A pinch of red pepper flakes gives a little touch of heat, while a pat of butter stirred into the sauce gives it just a little more body.

Toss it all with the hot pasta, and finish it with the fresh lime zest and juice. The escargot are chewy with a taste of salinity not unlike clams. The dish is very much like an Asian-take on a pasta vongole with the heavenly fragrance of lemongrass.

I can’t say that it necessarily replicates Cassia’s dish.

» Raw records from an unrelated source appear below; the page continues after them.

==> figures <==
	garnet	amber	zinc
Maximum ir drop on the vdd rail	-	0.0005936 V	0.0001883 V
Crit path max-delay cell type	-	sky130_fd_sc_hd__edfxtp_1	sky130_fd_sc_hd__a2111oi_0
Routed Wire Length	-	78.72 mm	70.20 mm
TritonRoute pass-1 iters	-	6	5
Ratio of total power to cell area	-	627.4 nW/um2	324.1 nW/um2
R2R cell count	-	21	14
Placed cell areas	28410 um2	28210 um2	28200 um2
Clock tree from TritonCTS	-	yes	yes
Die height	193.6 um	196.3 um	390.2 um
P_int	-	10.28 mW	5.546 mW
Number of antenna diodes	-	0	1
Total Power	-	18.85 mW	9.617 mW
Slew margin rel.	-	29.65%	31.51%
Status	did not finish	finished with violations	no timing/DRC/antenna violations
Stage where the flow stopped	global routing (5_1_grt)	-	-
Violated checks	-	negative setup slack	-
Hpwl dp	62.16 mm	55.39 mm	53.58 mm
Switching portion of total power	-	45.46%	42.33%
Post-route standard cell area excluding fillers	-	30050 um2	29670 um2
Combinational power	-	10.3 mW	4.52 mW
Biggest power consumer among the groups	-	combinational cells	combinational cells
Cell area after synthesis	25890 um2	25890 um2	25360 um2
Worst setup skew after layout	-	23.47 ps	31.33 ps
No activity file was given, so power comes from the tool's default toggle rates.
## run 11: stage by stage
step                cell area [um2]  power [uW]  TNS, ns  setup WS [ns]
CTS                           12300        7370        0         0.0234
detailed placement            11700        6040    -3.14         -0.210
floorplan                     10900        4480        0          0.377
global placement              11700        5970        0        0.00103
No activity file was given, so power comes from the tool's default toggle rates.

But it was inspired immensely by it.

Vietnamese Escargot Vongole

(Serves 4)

2 stalks of lemongrass

2 tablespoons extra virgin olive oil

4 small shallots, minced

3 cloves garlic, chopped

1/4 cup dry white wine

Red pepper flakes to taste

8 ounces clam juice

3 cans (7 ounces each) escargot, drained and roughly chopped

2 teaspoons Vietnamese fish sauce or to taste

Freshly ground black pepper

1 tablespoon butter

1 pound of spaghetti or linguini

Handful of fresh parsley leaves, chopped

Handful of fresh cilantro leaves, chopped

Zest of one lime

Juice of 1/2 to 1 lime or to taste

1 tablespoon extra virgin olive oil for finishing

Trim off the very end of the lemongrass stalks. You want to use the tender part of the stalk, which is about the bottom five inches of it. Peel off the tough outer layer and discard. Next, pummel the stalks with a meat mallet until slightly flattened, then cut the stalks into 1-inch lengths.

In a medium saucepan over medium heat, add 2 tablespoons extra virgin olive oil. Saute the lemongrass with the shallots and garlic, stirring frequently, until shallots start to soften. Add wine, and allow to cook for a minute or two.

Transfer contents of the pot to a food processor. Blitz until a rough paste forms. Transfer the mixture back to the saucepan and saute again on medium heat. Add red pepper flakes to taste. Pour in clam juice and the chopped escargot. Stir in fish sauce to taste. Add a grind of black pepper. Stir in the butter. Turn down the heat to low.

Bring to a boil on the stovetop a large pot of salted water. Add the pasta, and stir so the noodles don’t stick together. Cook until almost al dente.

Reserve about 1/2 cup of the pasta cooking water. Drain the pasta.

Add the pasta back into the large emptied pot. Stir in the escargot sauce. Heat on medium heat, and stir to combine. If the mixture seems too dry, add in a little of the reserved pasta cooking water.

Turn off the heat. Stir in the parsley, cilantro, lime zest and lime juice. Drizzle over the extra virgin olive oil. Divide pasta among four shallow bowls and serve.